• TRY IT:
Below are the records; copy each line in them that holds the word "mcandIn".

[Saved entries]
==========
$ cat config.mk
export PLATFORM = sky130hd
export DESIGN_NAME = rf_seq_multiplier_flat
export DESIGN_NICKNAME = d
export VERILOG_FILES = /design/src/rtl/rf_seq_multiplier_pkg.sv /design/src/rtl/rf_seq_multiplier_if.sv /design/src/rtl/rf_seq_multiplier_shift_add.sv /design/src/rtl/rf_seq_multiplier.sv /design/src/flat_wrapper.sv
export SDC_FILE = /design/constraint.sdc
export NUM_CORES = 1
export LEC_CHECK = 0
export BUFFER_PORTS_ARGS = -buffer_cell sky130_fd_sc_hd__clkbuf_2
export CAP_MARGIN = 5
export CORE_AREA = 4 4 74 69
export CTS_CLUSTER_SIZE = 10
export DETAILED_ROUTE_END_ITERATION = 12
export DIE_AREA = 0 0 78 73
export GPL_TIMING_DRIVEN = 0
export PLACE_DENSITY = 0.78
export SYNTH_ARGS = -nofsm -noshare
export SYNTH_HDL_FRONTEND = slang
export SYNTH_SLANG_ARGS = --single-unit
$ cat constraint.sdc
create_clock -name Clk -period 2.34 [get_ports Clk]
set_input_delay 0.351 -clock Clk [delete_from_list [all_inputs] [get_ports Clk]]
set_output_delay 0.351 -clock Clk [all_outputs]
set_load 0.02 [all_outputs]
$ cat src/rtl/rf_seq_multiplier_pkg.sv
`default_nettype none
// +--------------------------------------------------------------------------+
// | rf_mul_pkg : shared widths and FSM encoding for rf_seq_multiplier        |
// | Rev 1.0                                                                  |
// +--------------------------------------------------------------------------+
package rf_mul_pkg;

    localparam int DATA_W = 8;
    localparam int ADDR_W = 3;
    // Must hold the value DATA_W, reached after the final step
    localparam int CNT_W  = $clog2(DATA_W + 1);

    typedef enum logic [2:0] {
        IDLE  = 3'd0,
        LOAD  = 3'd1,
        MUL   = 3'd2,
        WR_LO = 3'd3,
        WR_HI = 3'd4,
        DONE  = 3'd5
    } state_e;

endpackage
`default_nettype wire

$ cat src/rtl/rf_seq_multiplier_if.sv
`default_nettype none
// +--------------------------------------------------------------------------+
// | rf_mul_if : request side and register-file port bundle of the multiplier |
// | Rev 1.0                                                                  |
// +--------------------------------------------------------------------------+
interface rf_mul_if;
    import rf_mul_pkg::*;

    logic              start;
    logic [ADDR_W-1:0] rs;
    logic [ADDR_W-1:0] rt;
    logic [ADDR_W-1:0] rd_lo;
    logic [ADDR_W-1:0] rd_hi;
    logic [ADDR_W-1:0] RX;
    logic [ADDR_W-1:0] RY;
    logic [DATA_W-1:0] busX;
    logic [DATA_W-1:0] busY;
    logic              WEN;
    logic [ADDR_W-1:0] RW;
    logic [DATA_W-1:0] busW;
    logic              busy;
    logic              done;

    modport master (
        input  start, rs, rt, rd_lo, rd_hi, busX, busY,
        output RX, RY, WEN, RW, busW, busy, done
    );

    modport slave (
        output start, rs, rt, rd_lo, rd_hi, busX, busY,
        input  RX, RY, WEN, RW, busW, busy, done
    );

endinterface
`default_nettype wire

$ cat src/rtl/rf_seq_multiplier_shift_add.sv
`default_nettype none
// +--------------------------------------------------------------------------+
// | shift_add_unit : mcand/acc/mplier datapath, one add-shift step per cycle |
// | Option MUL_EARLY_TERM_EN adds zero_left and product realignment. Rev 1.0 |
// +--------------------------------------------------------------------------+
module shift_add_unit
    import rf_mul_pkg::*;
(
    input  wire logic                Clk,
    input  wire logic                Rst,
    input  wire logic                load,
    input  wire logic                step,
    input  wire logic [DATA_W-1:0]   mcandIn,
    input  wire logic [DATA_W-1:0]   mplierIn,
    output logic                     lastStep,
    output logic                     zero_left,
    output logic [2*DATA_W-1:0]      product
);

    logic [DATA_W-1:0]   r_mcand;
    logic [DATA_W-1:0]   r_acc;
    logic [DATA_W-1:0]   r_mplier;
    logic [CNT_W-1:0]    r_count;
    logic [DATA_W:0]     w_sum;
    logic [2*DATA_W-1:0] w_chain;

    assign w_sum   = {1'b0, r_acc} + (r_mplier[0] ? {1'b0, r_mcand} : '0);
    assign w_chain = {r_acc, r_mplier};

    always_ff @(posedge Clk or posedge Rst) begin
        if (Rst) begin
            r_mcand  <= '0;
            r_acc    <= '0;
            r_mplier <= '0;
            r_count  <= '0;
        end else if (load) begin
            r_mcand  <= mcandIn;
            r_acc    <= '0;
            r_mplier <= mplierIn;
            r_count  <= '0;
        end else if (step) begin
            // Carry enters the top of acc, acc LSB enters the top of mplier
            r_acc    <= w_sum[DATA_W:1];
            r_mplier <= {w_sum[0], r_mplier[DATA_W-1:1]};
            r_count  <= r_count + 1'b1;
        end
    end

    assign lastStep = (r_count == CNT_W'(DATA_W - 1));

`ifdef MUL_EARLY_TERM_EN
    logic [DATA_W-1:0] w_remBits;

    // Low DATA_W-count bits of mplier still hold unconsumed multiplier bits
    assign w_remBits = r_mplier & ({DATA_W{1'b1}} >> r_count);
    assign zero_left = (w_remBits[DATA_W-1:1] == '0);
    // Skipped steps would only have shifted; apply them in one go
    assign product   = w_chain >> (CNT_W'(DATA_W) - r_count);
`else
    assign zero_left = 1'b0;
    assign product   = w_chain;
`endif

endmodule
`default_nettype wire

$ cat src/rtl/rf_seq_multiplier.sv
`default_nettype none
// +--------------------------------------------------------------------------+
// | rf_seq_multiplier : shift-add multiplier reading/writing the 8x8 regfile |
// | Option MUL_EARLY_TERM_EN ends MUL once multiplier bits run out. Rev 1.0  |
// +--------------------------------------------------------------------------+
module rf_seq_multiplier
    import rf_mul_pkg::*;
(
    input  wire logic Clk,
    input  wire logic Rst,
    rf_mul_if.master  bus
);

    state_e              r_state;
    state_e              w_stateNext;
    logic [ADDR_W-1:0]   r_rs;
    logic [ADDR_W-1:0]   r_rt;
    logic [ADDR_W-1:0]   r_rdLo;
    logic [ADDR_W-1:0]   r_rdHi;
    logic                w_load;
    logic                w_step;
    logic                w_lastStep;
    logic                w_zeroLeft;
    logic [2*DATA_W-1:0] w_product;

    shift_add_unit u_shiftAdd (
        .Clk       (Clk),
        .Rst       (Rst),
        .load      (w_load),
        .step      (w_step),
        .mcandIn   (bus.busX),
        .mplierIn  (bus.busY),
        .lastStep  (w_lastStep),
        .zero_left (w_zeroLeft),
        .product   (w_product)
    );

    always_ff @(posedge Clk or posedge Rst) begin
        if (Rst) begin
            r_state <= IDLE;
        end else begin
            r_state <= w_stateNext;
        end
    end

    // Request fields are frozen at acceptance so later input changes are inert
    always_ff @(posedge Clk or posedge Rst) begin
        if (Rst) begin
            r_rs   <= '0;
            r_rt   <= '0;
            r_rdLo <= '0;
            r_rdHi <= '0;
        end else if (r_state == IDLE && bus.start) begin
            r_rs   <= bus.rs;
            r_rt   <= bus.rt;
            r_rdLo <= bus.rd_lo;
            r_rdHi <= bus.rd_hi;
        end
    end

    always_comb begin
        w_stateNext = r_state;
        w_load      = 1'b0;
        w_step      = 1'b0;
        case (r_state)
            IDLE:  if (bus.start) w_stateNext = LOAD;
            LOAD: begin
                w_load      = 1'b1;
                w_stateNext = MUL;
            end
            MUL: begin
                w_step = 1'b1;
                if (w_lastStep || w_zeroLeft) w_stateNext = WR_LO;
            end
            WR_LO: w_stateNext = WR_HI;
            WR_HI: w_stateNext = DONE;
            DONE:  w_stateNext = IDLE;
            default: w_stateNext = IDLE;
        endcase
    end

    always_comb begin
        bus.RX   = '0;
        bus.RY   = '0;
        bus.WEN  = 1'b0;
        bus.RW   = '0;
        bus.busW = '0;
        bus.busy = (r_state != IDLE);
        bus.done = (r_state == DONE);
        case (r_state)
            LOAD: begin
                bus.RX = r_rs;
                bus.RY = r_rt;
            end
            WR_LO: begin
                bus.WEN  = 1'b1;
                bus.RW   = r_rdLo;
                bus.busW = w_product[DATA_W-1:0];
            end
            WR_HI: begin
                bus.WEN  = 1'b1;
                bus.RW   = r_rdHi;
                bus.busW = w_product[2*DATA_W-1:DATA_W];
            end
            default: ;
        endcase
    end

endmodule
`default_nettype wire

$ cat src/flat_wrapper.sv
// flat-port wrapper written by rule: the top's interface ports become plain ports
module rf_seq_multiplier_flat import rf_mul_pkg::*;
  (Clk, Rst, bus_start, bus_rs, bus_rt, bus_rd_lo, bus_rd_hi, bus_busX, bus_busY, bus_RX, bus_RY, bus_WEN, bus_RW, bus_busW, bus_busy, bus_done);
  rf_mul_if bus_i ();
  input  wire logic Clk;
  input  wire logic Rst;
  input wire logic [$bits(bus_i.start)-1:0] bus_start;
  input wire logic [$bits(bus_i.rs)-1:0] bus_rs;
  input wire logic [$bits(bus_i.rt)-1:0] bus_rt;
  input wire logic [$bits(bus_i.rd_lo)-1:0] bus_rd_lo;
  input wire logic [$bits(bus_i.rd_hi)-1:0] bus_rd_hi;
  input wire logic [$bits(bus_i.busX)-1:0] bus_busX;
  input wire logic [$bits(bus_i.busY)-1:0] bus_busY;
  output wire logic [$bits(bus_i.RX)-1:0] bus_RX;
  output wire logic [$bits(bus_i.RY)-1:0] bus_RY;
  output wire logic [$bits(bus_i.WEN)-1:0] bus_WEN;
  output wire logic [$bits(bus_i.RW)-1:0] bus_RW;
  output wire logic [$bits(bus_i.busW)-1:0] bus_busW;
  output wire logic [$bits(bus_i.busy)-1:0] bus_busy;
  output wire logic [$bits(bus_i.done)-1:0] bus_done;
  assign bus_i.start = bus_start;
  assign bus_i.rs = bus_rs;
  assign bus_i.rt = bus_rt;
  assign bus_i.rd_lo = bus_rd_lo;
  assign bus_i.rd_hi = bus_rd_hi;
  assign bus_i.busX = bus_busX;
  assign bus_i.busY = bus_busY;
  assign bus_RX = bus_i.RX;
  assign bus_RY = bus_i.RY;
  assign bus_WEN = bus_i.WEN;
  assign bus_RW = bus_i.RW;
  assign bus_busW = bus_i.busW;
  assign bus_busy = bus_i.busy;
  assign bus_done = bus_i.done;
  rf_seq_multiplier u_core (.Clk(Clk), .Rst(Rst), .bus(bus_i));
endmodule
# After elaboration in Yosys (flattened, before gate mapping)
# Index checks and enable logic that the tools add are counted.
[word_totals]
out_inout_bits = 20
register_bits = 43
[op_classes]
add_sub_neg = 2
muxes = 17
reduce_logical = 6
eq_ne = 8
[op_table]
columns = ["op", "n"]
rows = [
  ["$mux 8", 5],
  ["$pmux 8 s2", 1],
  ["$pmux 3 s5", 1],
  ["$mux 3", 4],
  ["$add 8x9->9", 1],
  ["$mux 4", 2],
  ["$eq 3x2->1 const B", 2],
  ["$eq 3x3->1 const B", 2],
  ["$pmux 3 s2", 1],
  ["$add 4x1->4 const B", 1],
  ["$eq 4x3->1 const B", 1],
  ["$ne 2x2->1 const B", 2],
  ["$eq 3x1->1 const B", 1],
  ["$logic_not 3->1", 1],
  ["$mux 1", 3],
  ["$reduce_bool 3->1", 1],
  ["$reduce_and 2->1", 1],
  ["$reduce_bool 2->1", 1],
  ["$reduce_or 2->1", 1],
  ["$logic_and 1x1->1", 1],
]

# Longest topological paths before layout
# Gate-level depths: netlist (run 1).
[logic_depth]
word_depth = 4
ltp_mapped = 7

# By module
# Synthesis (run 1) repeated with hierarchy kept, for this count alone.
[unflattened]
hier_cells = 213
area_unflattened_um2 = 2384.8
[by_module_without_submodules]
columns = ["mod", "cells_each", "area_per_inst_um2", "n_inst", "seq_area_each_um2"]
rows = [
  ["shift_add_unit", 147, 1544.0, 1, 700.7],
  ["rf_seq_multiplier", 66, 840.8, 1, 375.4],
]

# Least setup slack after synthesis (run 1)
# No wires, ideal clock.
[synth_timing]
path_kind = "register to register"
from = "register u_core.u_shiftAdd.r_mplier[0]"
to = "register u_core.u_shiftAdd.r_acc[5]"
setup_ps = 127
n_path_buf = 0
period_less_slack_ps = 2025
stages_incl_launch_ff = 8
required_time_ps = 2213
path_slack_ps = 315
arrival_ps = 1898
cell_sequence = "dfrtp_1 -> and2_1 -> ha_1 -> fa_1 -> a21o_1 -> a221oi_1 -> xor2_1 -> o21ai_0"
[synth_via]
elab_chain_len = 4
[synth_lines]
columns = ["element", "line", "source"]
rows = [
  ["start: declaration", "rf_seq_multiplier_shift_add.sv:22", "logic [DATA_W-1:0] r_mplier;"],
  ["start signal: assignment", "rf_seq_multiplier_shift_add.sv:39", "r_mplier <= mplierIn;"],
  ["start signal: assignment", "rf_seq_multiplier_shift_add.sv:44", "r_mplier <= {w_sum[0], r_mplier[DATA_W-1:1]};"],
  ["$mux 8", "rf_seq_multiplier_shift_add.sv:27", "assign w_sum = {1'b0, r_acc} + (r_mplier[0] ? {1'b0, r_mcand} : '0);"],
  ["$add 8x9->9", "rf_seq_multiplier_shift_add.sv:27", ""],
  ["$mux 8", "rf_seq_multiplier_shift_add.sv:41", "end else if (step) begin"],
  ["$mux 8", "rf_seq_multiplier_shift_add.sv:36", "end else if (load) begin"],
  ["end signal: assignment", "rf_seq_multiplier_shift_add.sv:43", "r_acc <= w_sum[DATA_W:1];"],
  ["end: declaration", "rf_seq_multiplier_shift_add.sv:21", "logic [DATA_W-1:0] r_acc;"],
]
# Every way passes these cells. The select of a mux whose other input is x is not followed.
# A chain may end at the register's enable or synchronous reset.

# Final worst setup path (run 1)
[layout_timing]
from = "register u_core.r_state[2]"
to = "output bus_busW[0]"
[layout_via]
elab_chain_len = 2
word_cells_on_any_way = 3
cone_classes = "eq/ne (2); mux (1)"
[layout_lines]
columns = ["element", "line", "source"]
rows = [
  ["start: declaration", "rf_seq_multiplier.sv:14", "state_e r_state;"],
  ["start signal: assignment", "rf_seq_multiplier.sv:42", "r_state <= w_stateNext;"],
  ["$eq 3x3->1 / $eq 3x2->1 (equally long branches)", "rf_seq_multiplier.sv:90", "case (r_state)"],
  ["$pmux 8 s2 *", "rf_seq_multiplier.sv:90", ""],
  ["end: declaration", "flat_wrapper.sv:18", "output wire logic [$bits(bus_i.busW)-1:0] bus_busW;"],
]
# Mark *: on every way between the ends. The rest lies on a longest branch, timed or not.

==> key figures, run 1 <==
Outcome
  – Status: completed

Placement
  – Post-DP HPWL: 3.62 mm
  – Area post-placement: 0.00261 sq mm
  – # placed instances: around 320
  – IO Port Bufs: 50
  – RD Place Congestion: 0.871

Drt
  – Initial DRC count: 105
  – Drt pass-1 iters: 4
  – Drt drc: 0
  – Antenna violation net count after detailed routing: 0
  – Vias per cell: 5.47
  – Wirelength, routed: 5.07 mm
  – Routed vias: between 1,500 and 2,000
  – Routed WL per cell: 15.3 um

Critical path
  – WP data arrival: 1.86 ns
  – Crit path largest cell delay: 0.42 ns
  – CP max stage cell: dfrtp_1
  – Crit Path Class: reg2out
  – Worst Setup End Kind: output pin
  – Worst EP required: 1.99 ns
  – Critical Path Source Type: register
  – Worst-path fanout max: 10
  – Cell Chain, Critical Path: buf_2, nor3b_2, clkbuf_4, a22o_1, clkbuf_2

Clock tree
  – H-Tree Depth: 2
  – Clk root buf: clkbuf_8
  – Worst-Skew Late Latency: roughly 0.29 ns
  – CTS Sinks: 43
  – Clk pin slew, worst setup/hold paths: roughly 0.080 ns
  – Clk buf depth: 2
  – TritonCTS Buffers: 5
  – CTS tree: built

Floorplan
  – Initial Util: 52.5%
  – Die Width: 78 um
  – Core area: 0.00435 sq mm
  – Die height: 73 um
  – Top Ports: 51
  – Die area: between 0.005 and 0.006 sq mm
  – Std-Cell Rows: 23

Power
  – Leakage: 1.38 nW
  – Comb power frac: 47.7%
  – Pint: 2.36 mW
  – Worst vdd ir: 0.000691 V
  – Clock share of power: between 10% and 20%
  – Flop pwr share: 34.7%
  – Pwr dens: between 1000 and 1500 mW/mm^2
  – Psw: between 1.5 and 2 mW
  – Switching Fraction: 39.4%

Finish
  – Multi-input logic area: 0.00116 sq mm
  – Filler-free cell count of the finished design: about 330
  – N_diodes: 0
  – Area added between synthesis and finish: 21.7%
  – Fillers: 363
  – Layout cells sized above 1: 37.0%
  – Nets@finish: 310
  – FF/Latch Area: 0.00108 sq mm
  – Post-route cell area: 0.00278 sq mm
  – Fin util: 64.0%

Timing
  – Slew at the pin closest to its max-slew limit: 0.908 ns
  – Final min period: ~2.2 ns
  – Setup TNS Final: 0 ns
  – Max-slew violations: 0
  – Crit share post-route: 94.4%
  – Final clock skew: 0.00306 ns
  – RSZ-0062 raised after global routing: no
  – Maximum clock frequency: 0.453 GHz
  – Relative slew slack: 39.4%
  – Final setup violation count: 0
  – Final hold vios: 0
  – Worst hold slack: between 0.2 and 0.25 ns

Synthesis
  – Area share of the largest cell type after synthesis: 47.1%
  – Number of synthesized register bits: 43
  – Synth cell types: 41
  – Yosys Warn Count: 0
  – Syn nets: 252
  – Post-synthesis instance area: 0.00228 sq mm
  – Register area share after synthesis: 47.1%
  – Post-synthesis cell count: approximately 210
  – Avg Inst Size Synth: 10.8 sq um
  – Leading cell types by total area after synthesis: dfrtp_1 47%, mux2_2 11%, a22o_1 5.0%
  – Area leader, netlist: dfrtp_1

GRT
  – Global route overflow: 0
  – Overall routing resource usage: a little under a fifth
  – Gr busiest metal: met2
  – Met1 usage: between 20% and 30%
  – Met2 global-route usage: 30.4%
  – Largest net degree at the start of global routing: 44
  – First-pass GRT wire length: between 8 and 9 mm
  – Number of global-route vias before repair: about 1,800
  – Antenna violations before repair: 0
  – M3 GR Usage: 4.32%

Job
  – Total of max-cap violations: 0

Hold path
  – Min-delay worst type: in2async
==> critical path, delay by kind of cell (launching register included) <==
family / cells / cell delay (ns)
buf+inv: 3 / 0.68
flops: 1 / 0.42
simple gates: 1 / 0.27
compound gates: 1 / 0.19
==> area by class of cell <==
type / instances / area share (%)
inverters: 4 / 0.540
clock buffers: 5 / 2.48
multi-input cells: 153 / 41.6
flip-flops and latches: 43 / 38.8
well taps: 62 / 2.79
clock inverters: 3 / 2.43
plain buffers: 11 / 2.07
repair buffers: 51 / 9.28
==> cells in the mapped netlist <==
cell	number
a211oi_1	1
a21boi_0	1
a21o_1	3
a21oi_1	3
a221oi_1	2
a22o_1	13
a22oi_1	8
a31oi_1	1
a32o_1	1
and2_1	14
and3_1	3
buf_2	8
clkbuf_1	2
clkbuf_2	1
dfrtp_1	43
fa_1	1
ha_1	9
inv_1	4
mux2_2	22
mux2i_1	1
nand2_1	24
nand2b_1	2
nand3_1	2
nand3b_1	2
nand4_1	1
nor2_1	9
nor3_1	2
nor3b_1	2
nor3b_2	2
nor4bb_1	1
o2111ai_1	1
o21ai_0	10
o221ai_1	1
o311ai_1	1
o31a_1	1
o31ai_1	1
or2_2	2
or3_1	1
or3b_1	1
xnor2_1	2
xor2_1	2
==> layout by cell type, fill, tap and decap left out, drive strengths merged, types with 2 or more instances in the layout <==
cell	n
dfrtp	43
nand3b	2
o21ai	10
nand2	24
nor3b	4
mux2	22
nor3	2
a22o	13
buf	9
inv	4
bufinv	2
clkbuf	58
nor2	9
a221oi	2
and3	3
nand2b	2
xor2	2
or2	2
a22oi	8
a21o	3
nand3	2
xnor2	2
and2	14
a21oi	3
ha	9
==> state kept, by name, summed over array words and instances, names as in the netlist <==
name                        cells
u_core.r_rs                     3
u_core.r_state                  3
u_core.u_shiftAdd.r_count       4
u_core.r_rdLo                   3
u_core.u_shiftAdd.r_mcand       8
u_core.u_shiftAdd.r_mplier      8
u_core.r_rdHi                   3
u_core.r_rt                     3
u_core.u_shiftAdd.r_acc         8
==> metal layers <==
| metal | vias up | wire, um |
|---|---|---|
| met5 | - | 0 |
| met4 | 0 | 24 |
| met3 | 4 | 268 |
| met2 | 51 | 2450 |
| met1 | 881 | 2330 |
| li1 | 881 | - |
==> through the flow <==
step	power (mW)	setup WS (ns)
CTS	3.88	0.0129
detailed placement	3.17	0.0895
global placement	3.10	0.0936
global route	4.20	0.00789
floorplan	2.68	0.315
finish	3.89	0.132
==> path summary, 6_finish.rpt <==
path,from,endpoint,cells after the start,slack [ns]
min in group Clk,bus_busY[7],u_core.u_shiftAdd.r_mplier[7],3,0.27
setup reg to reg,u_core.u_shiftAdd.r_mplier[0],u_core.u_shiftAdd.r_acc[5],7,0.18
max in group asynchronous,Rst,u_core.u_shiftAdd.r_mplier[0],2,1.48
setup / recovery,u_core.r_state[2],bus_busW[0],5,0.13
hold / removal,Rst,u_core.r_rt[1],2,0.24
hold reg to reg,u_core.r_rs[1],u_core.r_rs[1],1,0.50
==> repair_timing <==
action                     in CTS  in global routing
buffers inserted                0                  1
setup endpoints to repair       8                 11
hold buffers                    0                  0
pin swaps                       0                  1
gates resized for setup         4                  4
==> power by group through the flow <==
stage	registers, mW	clock network, mW	logic [mW]
after floorplan	1.27	0	1.40
after global placement	1.35	0	1.76
after detailed placement	1.36	0	1.81
after CTS	1.35	0.689	1.84
after global routing	1.40	0.724	2.08
final	1.35	0.683	1.86
==> cells by family after synthesis <==
| group | synth area share, % |
|---|---|
| simple gates | 15.8 |
| flops | 47.1 |
| mux | 11.3 |
| compound gates | 15.5 |
| fa+ha+maj | 5.81 |
| xor+xnor | 1.53 |
| buf+inv | 2.96 |
(Power assumes the default switching activity.)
==========
• THE ANSWER:
    input  wire logic [DATA_W-1:0]   mcandIn,
            r_mcand  <= mcandIn;
        .mcandIn   (bus.busX),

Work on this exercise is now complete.